Configuring your private cloud

Choosing a server at OVH and installing the Proxmox V8 hypervisor

To have our own private cloud, we will use a bare metal server from OVH and install the Proxmox hypervisor on it. Why? Simply because it will be the cheapest solution. AWS and Azure offer many more services, but are much more expensive. For this, I recommend choosing a "So you start" bare metal server from OVH. There are 29 in total with roughly similar resources and costing €27.50 per month with no commitment. This may seem expensive at first glance, but it isn't, because you will be free to use your server as you see fit and you won't be charged per use, which is much more expensive. I chose the SYS-1-SSD-32 server, which offers 32 GB of RAM, 8 CPUs, and two 480 GB SSD drives for €27.50 per month with no commitment. To do this, create an account on OVHcloud, then go to Bare Metal Cloud --> Order --> Dedicated server, then select the "Eco" servers at the bottom of the page (see screenshot 1) and the "So you start" server of your choice (see screenshot 2).

After ordering it, OVH provides installation templates for many distributions (Alma Linux, Ubuntu, Windows, Rocky Linux, Proxmox, etc.). We will use the Proxmox 8 template to install the Proxmox 8 hypervisor on our server.

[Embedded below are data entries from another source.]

## config.mk

```make
export PLATFORM = sky130hd
export DESIGN_NAME = olsr_packet_word_parser_unit_flat
export DESIGN_NICKNAME = d
export VERILOG_FILES = /design/src/sv/olsr_pkg.sv /design/src/sv/olsr_if.sv /design/src/sv/olsr_parse_fsm.sv /design/src/sv/olsr_field_dec.sv /design/src/sv/olsr_packet_word_parser_unit.sv /design/src/flat_wrapper.sv
export SDC_FILE = /design/constraint.sdc
export NUM_CORES = 1
export LEC_CHECK = 0
export BUFFER_PORTS_ARGS = -buffer_cell sky130_fd_sc_hd__buf_2
export CORE_MARGIN = 5
export CORE_UTILIZATION = 55
export DETAILED_ROUTE_END_ITERATION = 8
export GPL_TIMING_DRIVEN = 0
export PLACE_DENSITY = 0.83
export SETUP_SLACK_MARGIN = 0.05
export SYNTH_ARGS = -nofsm -noshare
export SYNTH_HDL_FRONTEND = slang
export SYNTH_SLANG_ARGS = --single-unit
```

## constraint.sdc

```tcl
create_clock -name clk -period 5.65 [get_ports clk]
set_input_delay 0 -clock clk [delete_from_list [all_inputs] [get_ports clk]]
set_output_delay 0 -clock clk [all_outputs]
set_load 0.02 [all_outputs]
```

We can see that my OVH server has Proxmox V8 as its operating system, that it has 32 GB of RAM, 8 CPUs, and two 480 GB SSD drives, and that it is hosted in the OVH data center in Roubaix.

Security configuration:

We now have our Proxmox hypervisor hosted on our server, so we can begin configuring it. Let's start with some security settings:

  • Change the default ports for standard services (for example, for http, https, and ssh services: replace port 80 with 8080, 443 with 4433, and 22 with 2222). IMPORTANT: be sure to inform SElinux of the port changes, otherwise Selinux will block you. To do this, as administrator, apply the command semanage port -a -t service_port_t -p tcp.
  • new_port_number (for example, semanage port -a -t ssh_port_t -p tcp 2222 to inform SElinux of the port change for the SSH service)
  • Creating an admin user to avoid using the root account Securing SSH connections:
  1. Disable login via the root account
  2. Disable password login (logins only possible via SSH key)
  3. Set a maximum number of attempts to authenticate (5)

To perform these actions, connect via SSH using the admin user you created, then edit the configuration file /etc/ssh/sshd_config with the elements shown in the screenshot below:

These small, quick security configurations are very effective in countering bot attacks.

Network configuration

Now that we have secured our server against bot attacks, we can configure the network. Although our server's network has already been configured by the OVH teams, this will unfortunately not be the case for the VMs that we are going to create on our Proxmox hypervisor (hosted on our server). To do this, we will purchase an additional IP (again from OVH), then create a routing VM that will route the subnet mask network of this additional IP address to all the VMs we are going to create on our Proxmox hypervisor. We will use an Opnsense VM as the routing VM, but you can also use a PfSense VM if you prefer.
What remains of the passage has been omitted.